The ad campaign is only one piece of the work Somos will be doing this cycle in Nevada, where the group has a permanent infrastructure and staff on the ground, Morales said. The group is using “every single tactic necessary to reach people,” including mailers, community organizing, door-to-door canvassing and culture events.

Latinos have long been regarded as a key constituency for Democrats in Nevada, where Cortez Masto won her seat in 2016 by fewer than 27,000 votes. More than 400,000 Latinos are eligible to vote there, making up 20 percent of the state’s total eligible voters.

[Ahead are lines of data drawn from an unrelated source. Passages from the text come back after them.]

[config.mk]
export PLATFORM = sky130hd
export DESIGN_NAME = iq_na_averager_flat
export DESIGN_NICKNAME = d
export VERILOG_FILES = /design/src/rtl/iq_na_averager_if.sv /design/src/rtl/iq_na_averager.sv /design/src/flat_wrapper.sv
export SDC_FILE = /design/constraint.sdc
export NUM_CORES = 1
export LEC_CHECK = 0
export CAP_MARGIN = 5
export CORE_ASPECT_RATIO = 0.9
export CORE_MARGIN = 10
export CORE_UTILIZATION = 45
export DETAILED_ROUTE_END_ITERATION = 10
export GPL_TIMING_DRIVEN = 0
export PLACE_DENSITY = 0.67
export SYNTH_ARGS = -nofsm -noshare
export SYNTH_HDL_FRONTEND = slang
export SYNTH_SLANG_ARGS = --single-unit
[constraint.sdc]
create_clock -name clk_i -period 6 [get_ports clk_i]
set_input_delay 0.9 -clock clk_i [delete_from_list [all_inputs] [get_ports clk_i]]
set_output_delay 0.9 -clock clk_i [all_outputs]
set_load 0.005 [all_outputs]
[src/rtl/iq_na_averager_if.sv]
// PS register bus between processor (master) and averager (slave).
// Ports: addr/wen/ren/wdata from master; ack/rdata from slave.
interface iq_na_averager_if;
  logic [15:0] addr;
  logic        wen;
  logic        ren;
  logic [31:0] wdata;
  logic        ack;
  logic [31:0] rdata;

  modport master (
    output addr, wen, ren, wdata,
    input  ack, rdata
  );

  modport slave (
    input  addr, wen, ren, wdata,
    output ack, rdata
  );
endinterface

[src/rtl/iq_na_averager.sv]
// Multi-channel IQ averager: settle S cycles, sum N samples per channel.
// Ports: clk_i, rstn_i, trig_i, dat_i, busy_o, done_o, bus (register slave).
module iq_na_averager #(
  parameter int CHANNELS = 2,
  parameter int INBITS   = 24,
  parameter int ACCBITS  = 62,
  parameter int CNTBITS  = 32
) (
  input  logic                       clk_i,
  input  logic                       rstn_i,
  input  logic                       trig_i,
  input  logic [CHANNELS*INBITS-1:0] dat_i,
  output logic                       busy_o,
  output logic                       done_o,
  iq_na_averager_if.slave            bus
);

  localparam logic [1:0] ST_IDLE  = 2'd0;
  localparam logic [1:0] ST_SLEEP = 2'd1;
  localparam logic [1:0] ST_AVG   = 2'd2;

  logic [1:0]         state_q, state_d;
  logic               cont_q, cont_d;
  logic               trgen_q, trgen_d;
  logic               trig_q;
  logic [CNTBITS-1:0] n_q, n_d;
  logic [CNTBITS-1:0] s_q, s_d;
  logic [CNTBITS-1:0] ncnt_q, ncnt_d;
  logic [CNTBITS-1:0] scnt_q, scnt_d;
  logic [CHANNELS-1:0] ovf_q, ovf_d, ovf_add;
  logic               done_q, done_d;
  logic [15:0]        dcnt_q, dcnt_d;
  logic               ack_q;
  logic [31:0]        rdata_q, rdata_d;

  logic signed [ACCBITS-1:0] acc_q [CHANNELS];
  logic signed [ACCBITS-1:0] acc_d [CHANNELS];
  logic signed [ACCBITS-1:0] res_q [CHANNELS];
  logic signed [ACCBITS-1:0] res_d [CHANNELS];
  logic signed [ACCBITS-1:0] smp   [CHANNELS];
  logic signed [ACCBITS-1:0] sum   [CHANNELS];
  logic        [63:0]        rx    [CHANNELS];

  logic start, restart, fin, fin_sum;

  // Wrapping adders; overflow when operand signs agree but sum differs.
  always_comb begin
    ovf_add = '0;
    for (int k = 0; k < CHANNELS; k++) begin
      smp[k] = ACCBITS'($signed(dat_i[k*INBITS +: INBITS]));
      sum[k] = acc_q[k] + smp[k];
      ovf_add[k] = (acc_q[k][ACCBITS-1] == smp[k][ACCBITS-1]) &&
                   (sum[k][ACCBITS-1] != acc_q[k][ACCBITS-1]);
    end
  end

  assign start = (bus.wen && bus.addr == 16'h0000 && bus.wdata[0]) ||
                 (trig_i && !trig_q && trgen_q);

  // Continuous mode re-arms from the completion cycle like a start.
  assign restart = start || (done_q && cont_q);

  always_comb begin
    state_d = state_q;
    cont_d  = cont_q;
    trgen_d = trgen_q;
    n_d     = n_q;
    s_d     = s_q;
    ncnt_d  = ncnt_q;
    scnt_d  = scnt_q;
    ovf_d   = ovf_q;
    done_d  = 1'b0;
    dcnt_d  = dcnt_q;
    acc_d   = acc_q;
    res_d   = res_q;
    fin     = 1'b0;
    fin_sum = 1'b0;

    if (bus.wen) begin
      case (bus.addr)
        16'h0000: begin
          cont_d  = bus.wdata[1];
          trgen_d = bus.wdata[2];
        end
        16'h0004: n_d = CNTBITS'(bus.wdata);
        16'h0008: s_d = CNTBITS'(bus.wdata);
        default: ;
      endcase
    end

    if (restart) begin
      for (int k = 0; k < CHANNELS; k++) acc_d[k] = '0;
      ovf_d  = '0;
      ncnt_d = n_q;
      scnt_d = s_q;
      if (s_q != '0)      state_d = ST_SLEEP;
      else if (n_q != '0) state_d = ST_AVG;
      else                fin     = 1'b1;
    end else begin
      unique case (state_q)
        ST_SLEEP: begin
          if (scnt_q == CNTBITS'(1)) begin
            if (ncnt_q != '0) state_d = ST_AVG;
            else              fin     = 1'b1;
          end else begin
            scnt_d = scnt_q - CNTBITS'(1);
          end
        end
        ST_AVG: begin
          acc_d = sum;
          ovf_d = ovf_q | ovf_add;
          if (ncnt_q == CNTBITS'(1)) begin
            fin     = 1'b1;
            fin_sum = 1'b1;
          end else begin
            ncnt_d = ncnt_q - CNTBITS'(1);
          end
        end
        default: ;
      endcase
    end

    // N=0 completes with the freshly cleared (zero) sums.
    if (fin) begin
      state_d = ST_IDLE;
      done_d  = 1'b1;
      dcnt_d  = dcnt_q + 16'd1;
      for (int k = 0; k < CHANNELS; k++)
        res_d[k] = fin_sum ? sum[k] : '0;
    end
  end

  always_comb begin
    for (int k = 0; k < CHANNELS; k++) rx[k] = 64'(res_q[k]);
  end

  always_comb begin
    rdata_d = '0;
    if (bus.ren) begin
      case (bus.addr)
        16'h0000: rdata_d = {29'd0, trgen_q, cont_q, 1'b0};
        16'h0004: rdata_d = 32'(n_q);
        16'h0008: rdata_d = 32'(s_q);
        16'h000C: rdata_d = {dcnt_q, 8'(ovf_q), 6'd0, state_q};
        16'h0200: rdata_d = 32'(CHANNELS);
        16'h0204: rdata_d = 32'(INBITS);
        16'h0208: rdata_d = 32'(ACCBITS);
        default: ;
      endcase
      for (int k = 0; k < CHANNELS; k++) begin
        if (bus.addr == 16'(64 + 8*k)) rdata_d = rx[k][31:0];
        if (bus.addr == 16'(68 + 8*k)) rdata_d = rx[k][63:32];
      end
    end
  end

  always_ff @(posedge clk_i) begin
    if (!rstn_i) begin
      state_q <= ST_IDLE;
      cont_q  <= 1'b0;
      trgen_q <= 1'b0;
      trig_q  <= 1'b0;
      n_q     <= '0;
      s_q     <= '0;
      ncnt_q  <= '0;
      scnt_q  <= '0;
      ovf_q   <= '0;
      done_q  <= 1'b0;
      dcnt_q  <= '0;
      ack_q   <= 1'b0;
      rdata_q <= '0;
      for (int k = 0; k < CHANNELS; k++) begin
        acc_q[k] <= '0;
        res_q[k] <= '0;
      end
    end else begin
      state_q <= state_d;
      cont_q  <= cont_d;
      trgen_q <= trgen_d;
      trig_q  <= trig_i;
      n_q     <= n_d;
      s_q     <= s_d;
      ncnt_q  <= ncnt_d;
      scnt_q  <= scnt_d;
      ovf_q   <= ovf_d;
      done_q  <= done_d;
      dcnt_q  <= dcnt_d;
      ack_q   <= bus.wen | bus.ren;
      rdata_q <= rdata_d;
      acc_q   <= acc_d;
      res_q   <= res_d;
    end
  end

  assign busy_o    = (state_q == ST_SLEEP) || (state_q == ST_AVG);
  assign done_o    = done_q;
  assign bus.ack   = ack_q;
  assign bus.rdata = rdata_q;

endmodule
[src/flat_wrapper.sv]
// flat-port wrapper written by rule: the top's interface ports become plain ports
module iq_na_averager_flat 
#(
  parameter int CHANNELS = 2,
  parameter int INBITS   = 24,
  parameter int ACCBITS  = 62,
  parameter int CNTBITS  = 32
)
  (clk_i, rstn_i, trig_i, dat_i, busy_o, done_o, bus_addr, bus_wen, bus_ren, bus_wdata, bus_ack, bus_rdata);
  iq_na_averager_if bus_i ();
  input  logic clk_i;
  input  logic rstn_i;
  input  logic trig_i;
  input  logic [CHANNELS*INBITS-1:0] dat_i;
  output logic busy_o;
  output logic done_o;
  input wire logic [$bits(bus_i.addr)-1:0] bus_addr;
  input wire logic [$bits(bus_i.wen)-1:0] bus_wen;
  input wire logic [$bits(bus_i.ren)-1:0] bus_ren;
  input wire logic [$bits(bus_i.wdata)-1:0] bus_wdata;
  output wire logic [$bits(bus_i.ack)-1:0] bus_ack;
  output wire logic [$bits(bus_i.rdata)-1:0] bus_rdata;
  assign bus_i.addr = bus_addr;
  assign bus_i.wen = bus_wen;
  assign bus_i.ren = bus_ren;
  assign bus_i.wdata = bus_wdata;
  assign bus_ack = bus_i.ack;
  assign bus_rdata = bus_i.rdata;
  iq_na_averager #(.CHANNELS(CHANNELS), .INBITS(INBITS), .ACCBITS(ACCBITS), .CNTBITS(CNTBITS)) u_core (.clk_i(clk_i), .rstn_i(rstn_i), .trig_i(trig_i), .dat_i(dat_i), .busy_o(busy_o), .done_o(done_o), .bus(bus_i));
endmodule
==> metrics, run 1 <==
status=complete, no violations; Pwr Density=232 nW/um^2; Die Footprint=63200 sq um; fmax=195 MHz; Antenna Nets Post-Route=0; hold crit path type=reg2reg; Core Footprint=53000 sq um; first-pass GRT wire length=139000 microns; Mean Syn Cell Area=8.13 sq um; final hold viol count=0; area share of fa/ha/maj cells after synthesis=0.0692; clock skew=21.5 ps; largest net degree at the start of global routing=42; slew of the pin with the lowest slew margin=1370 ps; post-synthesis mux area share=0.0276; CTS Buf Count=48; most common cell in the synthesized netlist=dfxtp_1; Post-synth top cells=dfxtp_1, nand2_1, nor2_1, a21oi_1, o21ai_0; top area cells in the synthesized netlist=dfxtp_1, ha_1, nand2_1, a21oi_1, xnor2_1; layout net count=3382; Root Buffer=clkbuf_16; DR DRC count=0; drt pass-1 iters=11; wire per inst=24.2 microns; Max FO, Critical Path=4; #FFs+latches synth=433; Int Pwr=0.00490 W; All-Layer GR Usage=0.284; Yosys top cell area share=0.360; Via density=6.14; Post-synth EDFFs=0; final core utilization=0.530; hpwl dp=73400 microns; post-synthesis compound-gate area fraction=0.251; I/O pin count=136; synthesis-to-finish area growth=16.5%; Worst Reg-to-Reg Cells=13; WL final=93900 microns; worst path required time=6470 ps; final setup fails=0; main combinational cell family by area after synthesis=compound AO/OA/AOI/OAI gates; Clock Sinks=433; syn nets=3195; unrepaired setup endpoints after global routing=false; Pins Over Slew Limit=0; setup total negative slack=0 ps; Synth Area in XOR/XNOR=0.0673; CP arrival=5600 ps; post-CTS resize count=0; R2R setup slack=1440 ps; starting density of the core=0.455; die width=264 microns; pre-CTS setup slack=461 ps; number of max-cap violations=0; VDD IR max=0.217 mV; post-route insts no fill=3886; Max clock buf depth=3; Die Y=239 microns; critical path capture point type=flop; CTS HTree Levels=2; register area share after synthesis=0.360; Placer Congestion=0.989; most frequently used flop master after synthesis=dfxtp_1; area leader, netlist=dfxtp_1; Crit Path Class=in2reg; period utilisation layout=0.855; Switch Pwr=0.00161 W; number of buffers added for setup after CTS=0; Worst Setup SP=dat_i[24]; vias in the first global route=22200; Worst-path clk slew=70 ps; P_leak=10.9 nW; slew margin rel.=0.0874; initial antenna violation count=4; Clk network pwr share=0.494; Net Sw Frac=0.247; Comb pwr share=0.064; latest clock arrival within the worst-skew pair=610 ps; Iter 0 DRT Violations=2584; Synth Instances=2962; critical path launch point type=input pin; dpl cells=3795; post-route setup slack=870 ps; IO Port Bufs=134; CTS tree=yes; Yosys cell types=76; synthesized area=24100 sq um; DP Area=26300 sq um; share of cells above drive strength 1=0.0361; FF-to-FF End=u_core.res_q[58]$_SDFFE_PN0P_; Vias=23900; RR Startpoint=u_core.acc_q[0]$_SDFFE_PP0N_; Period minus WS final=5130 ps; simple-gate area share of the yosys netlist=0.190; Final Instance Area=28000 sq um; Worst Setup EP=u_core.res_q[58]$_SDFFE_PN0P_; floorplan row count=80; register share of total power=0.442; synth warn=0; total grt overflow=0; Post-synth ARST share=0; Hold-fix buffers, CTS=0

Nevada is one of only three battleground states — the others are Arizona and Colorado — that is expected to see significantly increased Hispanic turnout this year, according to projections from the National Association of Latino Elected and Appointed Officials Educational Fund. The state will see a 5.8 percent jump, compared to 2018.

The English and Spanish-language ads are centered around Latino Nevadans sharing why Laxalt is “not for us.” In one of the ads, a Las Vegas-based Latino doctor talks about Laxalt’s long-time opposition to the Affordable Care Act and how it is the “single most important type of insurance we have in the Latino community.”

Another of the ads is centered around a Latina from Henderson, who talks in her kitchen about how the cost of living has gone up while Laxalt has looked out for big corporations and “not us.” In one Spanish-language ad, a Las Vegas woman who is diabetic talks about how she has to choose between paying for her insulin or rent, followed by her saying she wishes Laxalt cared about her instead of the pharmaceutical industry’s profits.

Cortez Masto is widely considered one of the most vulnerable Senate incumbents. Her reelection bid comes as her home state’s economy is still reeling from the pandemic and Democrats across the country grapple with the weight of inflation and Biden’s low approval ratings.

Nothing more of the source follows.